Not All Vision Problems Require Glasses

Our Vision Therapy & Reading Therapy Programs Produce Dramatic Results

Many people suffer eye problems despite having 20/20 clarity. This may be the result of having weak eye muscles or perceptual difficulties.

At times, both children and adults may suffer eye problems due to weak or inefficient eye muscles. The muscles that control focusing and eye movements behave like other muscles in the body. When placed under a load from excessive use, they can fatigue, twitch, cramp, and even be inflexible. As a result, a person could experience eye pain, eye strain, headaches, blurred vision, double vision, loss of place while reading, or reduced depth perception.

If these symptoms are mild and rarely occur, relief could be obtained by resting the eyes. Just like someone might rest after carrying a heavy package or running a long distance. When symptoms are more persistent and occur frequently, additional treatment such as vision therapy is necessary.

Treatments for eye muscle problems include corrective eyewear and eye exercises (vision therapy). In most cases, prescription glasses or contact lenses cure the problem. However, in other cases, vision therapy using special eye exercises is necessary. Just like a muscle performance in a person’s arm, leg, chest or back can be improved with exercise, so can muscles of the eye.

Vision Therapy is a Comprehensive Program to Re-Train the Eyes

Adults and children receiving vision therapy and the associated eye exercises, build strength, flexibility, stamina, speed and accuracy of their eye muscles. They are able to see clearer, focus longer, and track better. In some instances, they may even be able to get rid of their glasses.
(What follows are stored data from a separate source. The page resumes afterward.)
==> build 15 <==
==> flow/design.v <==
module top(
    input logic clk,         
    input logic rst,         
    output logic RGB_R,      
    output logic RGB_G,      
    output logic RGB_B       
);
    localparam CLK_FREQ = 12_000_000;  
    localparam PWM_RESOLUTION = 8;   
    localparam PWM_MAX = (1 << PWM_RESOLUTION) - 1;   
    localparam PWM_CYCLES = 256;   
    localparam DEGREES_MAX = 360;
    localparam CYCLES_PER_DEGREE = CLK_FREQ / DEGREES_MAX;   
    typedef enum logic [1:0] {
        STATE_PWM_COUNT,
        STATE_DEGREE_COUNT,
        STATE_HSV_CALC,
        STATE_PWM_OUTPUT
    } state_t;
    logic [PWM_RESOLUTION-1:0] pwm_counter;
    logic [PWM_RESOLUTION-1:0] red_pwm_value, green_pwm_value, blue_pwm_value;
    logic [31:0] degree_counter;
    logic [8:0] current_degree;
    state_t current_state;
    state_t next_state;
    always_ff @(posedge clk) begin
        if (rst) current_state <= STATE_PWM_COUNT;
        else current_state <= next_state;
    end
    always_comb begin  
        case (current_state)
            STATE_PWM_COUNT: begin
                if (degree_counter == CYCLES_PER_DEGREE - 1) begin
                    next_state = STATE_DEGREE_COUNT;
                end else begin
                    next_state = STATE_PWM_COUNT;
                end
            end
            STATE_DEGREE_COUNT: begin
                next_state = STATE_HSV_CALC;
            end
            STATE_HSV_CALC: begin
                next_state = STATE_PWM_OUTPUT;
            end
            STATE_PWM_OUTPUT: begin
                next_state = STATE_PWM_COUNT;
            end
            default: begin
                next_state = STATE_PWM_COUNT;
            end
        endcase
    end
    always_ff @(posedge clk) begin
        if (rst) begin
            pwm_counter <= 0;
            degree_counter <= 0;
            current_degree <= 0;
            red_pwm_value <= 0;
            green_pwm_value <= 0;
            blue_pwm_value <= 0;
        end else
        case (current_state)
            STATE_PWM_COUNT: begin
                pwm_counter <= pwm_counter + 1;                
                if (degree_counter == CYCLES_PER_DEGREE - 1) begin
                    degree_counter <= 0;
                end else begin
                    degree_counter <= degree_counter + 1;
                end
            end
            STATE_DEGREE_COUNT: begin
                if (current_degree == DEGREES_MAX - 1) begin
                    current_degree <= 0;
                end else begin
                    current_degree <= current_degree + 1;
                end
            end
            STATE_HSV_CALC: begin
                if (current_degree < 60) begin
                    red_pwm_value <= PWM_MAX;
                end else if (current_degree < 120) begin
                    red_pwm_value <= PWM_MAX - ((current_degree - 60) * PWM_MAX / 60);
                end else if (current_degree < 240) begin
                    red_pwm_value <= 0;
                end else if (current_degree < 300) begin
                    red_pwm_value <= (current_degree - 240) * PWM_MAX / 60;
                end else begin
                    red_pwm_value <= PWM_MAX;
                end
                if (current_degree < 60) begin
                    green_pwm_value <= current_degree * PWM_MAX / 60;
                end else if (current_degree < 180) begin
                    green_pwm_value <= PWM_MAX;
                end else if (current_degree < 240) begin
                    green_pwm_value <= PWM_MAX - ((current_degree - 180) * PWM_MAX / 60);
                end else begin
                    green_pwm_value <= 0;
                end
                if (current_degree < 120) begin
                    blue_pwm_value <= 0;
                end else if (current_degree < 180) begin
                    blue_pwm_value <= (current_degree - 120) * PWM_MAX / 60;
                end else if (current_degree < 300) begin
                    blue_pwm_value <= PWM_MAX;
                end else begin
                    blue_pwm_value <= PWM_MAX - ((current_degree - 300) * PWM_MAX / 60);
                end
            end
            STATE_PWM_OUTPUT: begin
            end
        endcase
    end
    assign RGB_R = (pwm_counter > red_pwm_value) ? 1'b1 : 1'b0;
    assign RGB_G = (pwm_counter > green_pwm_value) ? 1'b1 : 1'b0;
    assign RGB_B = (pwm_counter > blue_pwm_value) ? 1'b1 : 1'b0;
endmodule
==> flow/run.sh <==
#!/bin/bash
# the make line also repeats each setting of config.mk as NAME=value (left out here)
make -C /OpenROAD-flow-scripts/flow DESIGN_CONFIG=/design/flow/config.mk WORK_HOME=/design/flow/orfs CLKGATE_MAP_FILE= finish
==> flow/config.mk <==
export PLATFORM = sky130hd
export DESIGN_NAME = top
export DESIGN_NICKNAME = top
export VERILOG_FILES = /design/flow/design.v
export SDC_FILE = /design/flow/constraint.sdc
export NUM_CORES = 4
export LEC_CHECK = 0
export CAP_MARGIN = 20
export CORE_ASPECT_RATIO = 0.53
export CORE_MARGIN = 2
export CORE_UTILIZATION = 18
export GPL_ROUTABILITY_DRIVEN = 1
export GPL_TIMING_DRIVEN = 0
export HOLD_SLACK_MARGIN = 0.27
export MAX_ROUTING_LAYER = met4
export SETUP_SLACK_MARGIN = 3.2
export SLEW_MARGIN = 20
export TNS_END_PERCENT = 20
==> flow/constraint.sdc <==
create_clock -name core_clock -period 23.7 [get_ports {clk}]
set_input_delay 4.7400 -clock core_clock [delete_from_list [all_inputs] [get_ports {clk}]]
set_output_delay 4.7400 -clock core_clock [all_outputs]
set_load 0.01 [all_outputs]
==> inputs of trial 28, as changes to build 15 <==
==> flow/config.mk (replaced) <==
export PLATFORM = sky130hd
export DESIGN_NAME = top
export DESIGN_NICKNAME = top
export VERILOG_FILES = /design/flow/design.v
export SDC_FILE = /design/flow/constraint.sdc
export NUM_CORES = 4
export LEC_CHECK = 0
export CAP_MARGIN = 20
export CORE_MARGIN = 2
export CORE_UTILIZATION = 72
export CTS_CLUSTER_DIAMETER = 391
export SLEW_MARGIN = 20
export TNS_END_PERCENT = 5
==> flow/constraint.sdc (replaced) <==
create_clock -name core_clock -period 10.6 [get_ports {clk}]
set_input_delay 2.1200 -clock core_clock [delete_from_list [all_inputs] [get_ports {clk}]]
set_output_delay 2.1200 -clock core_clock [all_outputs]
set_load 0.01 [all_outputs]
==> results <==
Result of the run: build 15 no timing/DRC/antenna violations; trial 28 finished with violations
Reasons for failing layout checks: build 15 -; trial 28 setup timing
First drt pass iteration count: build 15 6; trial 28 9
Tally of filler cells in the layout: build 15 12,130; trial 28 1,304
Cell internal pwr: build 15 0.0002221 W; trial 28 0.0004853 W
Average detailed-routed wire length per instance: build 15 17.50 um; trial 28 24.15 um
Total instance count after detailed placement: build 15 3,859; trial 28 2,999
Width of the die: build 15 458.5 um; trial 28 169.4 um
Vert. Die Dim: build 15 244.9 um; trial 28 169.4 um
Synthesis-to-finish area growth: build 15 11.22%; trial 28 19.93%
Register-to-Register Setup Slack: build 15 7930 ps; trial 28 -790 ps
Post-detailed-route via-to-cell ratio: build 15 4.551; trial 28 6.872
Combinational share of power: build 15 5.7%; trial 28 5.0%
Clk pwr share: build 15 49.1%; trial 28 51.3%
Final weighted congestion of routability-driven global placement: build 15 1.103; trial 28 1.098
Clk cell area share: build 15 1.376%; trial 28 1.318%
P_comb: build 15 0.0000167 W; trial 28 0.0000335 W
FP Rows: build 15 88; trial 28 60
Arrival @ worst endpoint: build 15 16,010 ps; trial 28 11,560 ps
Maximum ir drop on the vdd rail: build 15 25.40 uV; trial 28 71.45 uV
Met2 layer wire length in the routed design: build 15 20,400 um; trial 28 32,380 um

==> v33 <==
Starts from the design.v that is shown in full above.
Settings: LEC_CHECK=0, ABC_AREA=0, CAP_MARGIN=40, CELL_PAD_IN_SITES_DETAIL_PLACEMENT=0, CORE_ASPECT_RATIO=0.5, CORE_MARGIN=2, CORE_UTILIZATION=59, CTS_CLUSTER_DIAMETER=188, CTS_CLUSTER_SIZE=91, GPL_TIMING_DRIVEN=0, MAX_ROUTING_LAYER=met5, MIN_ROUTING_LAYER=met1, PLACE_DENSITY=0.62, SLEW_MARGIN=0, TNS_END_PERCENT=10; clock period 10.2 ns.
run.sh (not shown) runs the stock make flow with config.mk's settings and CLKGATE_MAP_FILE=.
==> v8: changes against v33 <==
- ABC_AREA: 0 -> not set
- CAP_MARGIN: 40 -> 20
- CELL_PAD_IN_SITES_DETAIL_PLACEMENT: 0 -> not set
- CORE_ASPECT_RATIO: 0.5 -> not set
- CORE_UTILIZATION: 59 -> 72
- CTS_CLUSTER_DIAMETER: 188 -> not set
- CTS_CLUSTER_SIZE: 91 -> not set
- GPL_TIMING_DRIVEN: 0 -> not set
- MAX_ROUTING_LAYER: met5 -> not set
- MIN_ROUTING_LAYER: met1 -> not set
- PLACE_DENSITY: 0.62 -> not set
- PLACE_DENSITY_LB_ADDON: not set -> 0.0
- SLEW_MARGIN: 0 -> 20
- TNS_END_PERCENT: 10 -> not set
==> flow/constraint.sdc (replaced) <==
create_clock -name core_clock -period 11.0 [get_ports {clk}]
set_input_delay 2.2000 -clock core_clock [delete_from_list [all_inputs] [get_ports {clk}]]
set_output_delay 2.2000 -clock core_clock [all_outputs]
set_load 0.01 [all_outputs]
==> qor.yml <==
relSlewSlack_pct: 24.3
dr.pass1.iters: 7
coreArea_mm2: 0.0269
setup_slack_ns: -0.158
setup-violations-final: 5
status: "complete, but fails checks"
so_faults: "negative setup slack"
the above is filed under v8

==> qor.yml <==
status: "complete, but fails checks"
so_faults: "negative setup slack"
tool_warnings: 65
setup-violations-final: 12
synth.logic.top_family: "adder cells"
setup_slack_ns: -1.02
comb-cell-share_pct: 75.6
hold_buffers: 0
comb_area_mm2: 0.0176
coreArea_mm2: 0.0330
relSlewSlack_pct: 31.5
drt.antenna.violating_nets: 0
the above is filed under v33


==> v5 <==
// top: RTL as listed in full above, without the edits since
Settings: LEC_CHECK=0, CAP_MARGIN=20, CORE_MARGIN=2, CORE_UTILIZATION=72, PLACE_DENSITY=0.39, SETUP_SLACK_MARGIN=2.36, SLEW_MARGIN=20; clock period 10.6 ns.
==> inputs of v37, as changes to v5 <==
--- a/flow/config.mk
+++ b/flow/config.mk
@@ -9,5 +9,6 @@
 export CORE_MARGIN = 2
-export CORE_UTILIZATION = 72
-export PLACE_DENSITY = 0.39
-export SETUP_SLACK_MARGIN = 2.36
+export CORE_UTILIZATION = 40
+export CTS_CLUSTER_DIAMETER = 180
+export CTS_CLUSTER_SIZE = 91
 export SLEW_MARGIN = 20
+export TNS_END_PERCENT = 15
==> flow/constraint.sdc (replaced) <==
create_clock -name core_clock -period 14.0 [get_ports {clk}]
set_input_delay 2.8000 -clock core_clock [delete_from_list [all_inputs] [get_ports {clk}]]
set_output_delay 2.8000 -clock core_clock [all_outputs]
set_load 0.01 [all_outputs]
==> inputs of v7, as changes to v5 <==
--- a/flow/config.mk
+++ b/flow/config.mk
@@ -9,5 +9,3 @@
 export CORE_MARGIN = 2
-export CORE_UTILIZATION = 72
-export PLACE_DENSITY = 0.39
-export SETUP_SLACK_MARGIN = 2.36
+export CORE_UTILIZATION = 29
 export SLEW_MARGIN = 20
==> flow/constraint.sdc (replaced) <==
create_clock -name core_clock -period 13.3 [get_ports {clk}]
set_input_delay 2.6600 -clock core_clock [delete_from_list [all_inputs] [get_ports {clk}]]
set_output_delay 2.6600 -clock core_clock [all_outputs]
set_load 0.01 [all_outputs]
==> inputs of v13, as changes to v5 <==
--- a/flow/config.mk
+++ b/flow/config.mk
@@ -10,4 +10,6 @@
 export CORE_UTILIZATION = 72
-export PLACE_DENSITY = 0.39
-export SETUP_SLACK_MARGIN = 2.36
+export CTS_CLUSTER_DIAMETER = 368
+export CTS_CLUSTER_SIZE = 36
+export PLACE_DENSITY = 0.78
+export SETUP_SLACK_MARGIN = -0.76
 export SLEW_MARGIN = 20
==> flow/constraint.sdc (replaced) <==
create_clock -name core_clock -period 11.2 [get_ports {clk}]
set_input_delay 2.2400 -clock core_clock [delete_from_list [all_inputs] [get_ports {clk}]]
set_output_delay 2.2400 -clock core_clock [all_outputs]
set_load 0.01 [all_outputs]
==> flow_results.xml <==
<?xml version="1.0" encoding="UTF-8"?>
<metrics>
  <group name="outcome">
    <metric name="outcome" unit="">complete, no violations</metric>
  </group>
  <group name="placement">
    <metric name="routabilityCongestion" unit="">0.938</metric>
    <metric name="dpl.cell_count" unit="">3263</metric>
    <metric name="detailed_place_hpwl" unit="um">46600</metric>
    <metric name="worst_case_setup_slack_after_placement" unit="ns">0.562</metric>
    <metric name="placedInstanceArea" unit="um2">20900</metric>
  </group>
  <group name="clock_network">
    <metric name="cts_post_setup_buffers_inserted" unit="">0</metric>
    <metric name="cells_resized_by_post_cts_repair" unit="">0</metric>
  </group>
  <group name="cells_and_area">
    <metric name="final.clkbuf_count" unit="">10</metric>
  </group>
  <group name="floorplanning">
    <metric name="chipArea" unit="um2">70000</metric>
    <metric name="die_y" unit="um">265</metric>
    <metric name="fp_util" unit="%">29.3</metric>
    <metric name="core_area" unit="um2">67200</metric>
    <metric name="std_cell_rows" unit="">95</metric>
  </group>
  <group name="grt">
    <metric name="met1_usage" unit="%">23.5</metric>
    <metric name="globalRouteOverflowTotal" unit="">0</metric>
    <metric name="met3_usage" unit="%">1.89</metric>
    <metric name="gr-usage-met2" unit="%">25.3</metric>
  </group>
  <group name="critical_path">
    <metric name="cpPeakStageDelay" unit="ns">0.72</metric>
  </group>
</metrics>
# the run above: v7

==> flow_results.xml <==
<?xml version="1.0" encoding="UTF-8"?>
<metrics>
  <group name="outcome">
    <metric name="outcome" unit="">complete, no violations</metric>
  </group>
  <group name="placement">
    <metric name="routabilityCongestion" unit="">0.985</metric>
    <metric name="worst_case_setup_slack_after_placement" unit="ns">0.747</metric>
    <metric name="placedInstanceArea" unit="um2">20500</metric>
    <metric name="dpl.cell_count" unit="">3043</metric>
  </group>
  <group name="clock_network">
    <metric name="cts_post_setup_buffers_inserted" unit="">0</metric>
  </group>
  <group name="cells_and_area">
    <metric name="final.clkbuf_count" unit="">10</metric>
  </group>
  <group name="floorplanning">
    <metric name="core_area" unit="um2">48700</metric>
    <metric name="fp_util" unit="%">40.4</metric>
    <metric name="die_y" unit="um">226</metric>
    <metric name="chipArea" unit="um2">51000</metric>
  </group>
  <group name="grt">
    <metric name="globalRouteOverflowTotal" unit="">0</metric>
  </group>
</metrics>
# the run above: v37

==> flow_results.xml <==
<?xml version="1.0" encoding="UTF-8"?>
<metrics>
  <group name="placement">
    <metric name="routabilityCongestion" unit="">1.08</metric>
    <metric name="detailed_place_hpwl" unit="um">53000</metric>
    <metric name="worst_case_setup_slack_after_placement" unit="ns">-0.418</metric>
    <metric name="placedInstanceArea" unit="um2">22400</metric>
  </group>
  <group name="floorplanning">
    <metric name="chipArea" unit="um2">28700</metric>
  </group>
  <group name="outcome">
    <metric name="failed_stage" unit="">global routing</metric>
    <metric name="outcome" unit="">did not finish</metric>
    <metric name="error_message" unit="">[ERROR GRT-0232] Routing congestion too high. Check the congestion heatmap in the GUI.</metric>
  </group>
  <group name="grt">
    <metric name="gr-usage-met2" unit="%">103</metric>
  </group>
  <group name="clock_network">
    <metric name="cells_resized_by_post_cts_repair" unit="">233</metric>
    <metric name="cts_post_setup_buffers_inserted" unit="">65</metric>
  </group>
</metrics>
# the run above: v5

==> flow_results.xml <==
<?xml version="1.0" encoding="UTF-8"?>
<metrics>
  <group name="outcome">
    <metric name="outcome" unit="">failed layout checks</metric>
    <metric name="failed_checks" unit="">negative setup slack</metric>
  </group>
  <group name="placement">
    <metric name="placedInstanceArea" unit="um2">20900</metric>
    <metric name="routabilityCongestion" unit="">1.04</metric>
  </group>
  <group name="final_timing">
    <metric name="fin_ws" unit="ns">-0.379</metric>
    <metric name="report.final.setup_viol" unit="">7</metric>
  </group>
  <group name="floorplanning">
    <metric name="fp_util" unit="%">73.3</metric>
  </group>
  <group name="grt">
    <metric name="globalRouteOverflowTotal" unit="">0</metric>
    <metric name="met1_usage" unit="%">53.2</metric>
  </group>
  <group name="cells_and_area">
    <metric name="final.clkbuf_count" unit="">9</metric>
  </group>
</metrics>
# the run above: v13

Power figures rest on the tool's default switching activity, not on a simulated workload.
Vision therapy and eye exercises are prescribed according to a person’s specific needs and capabilities. During an eye examination, the doctor can measure the strength and flexibility of the eye muscles and then assign which exercises will be most beneficial.

Vision therapy eye exercises are usually accomplished with lenses, prisms, and filters which come in different strengths. When participating in vision therapy, a person begins with a lower strength exercise and move up to a higher strength exercise until their eyes work at full capacity.

Some exercises are done at the doctor’s office and some are done at home. Each person’s program has to be monitored and altered as they make improvement. Like other exercise programs, end results vary depending on the severity of the condition and compliance with the program.

We've Successfully Used Vision Therapy to Address Children's Reading Problems

Occasionally, children have problems in school, not because of blurred vision or weak eye muscle, but because they have difficulty perceiving or processing what they see (Vision Perception). Vision Perception problems include the inability to sort, store, and recall by size, shape, colors, texture, directions, sequences, and spatial orientation.

A student having trouble with any of these skills they will confuse things and make errors. In school, this can be exhibited as poor copying skills, sloppy writing, letter or word reversals, confusing left from right, misalignment of number columns when doing math, poor memorization, reduced comprehension, and adding, omitting, or substituting unrelated material.

Students with perceptual difficulties can be tested for their areas of weakness. Once diagnosed, programs can be implemented that train the student to pay attention to the right details and to better organize the information they have seen.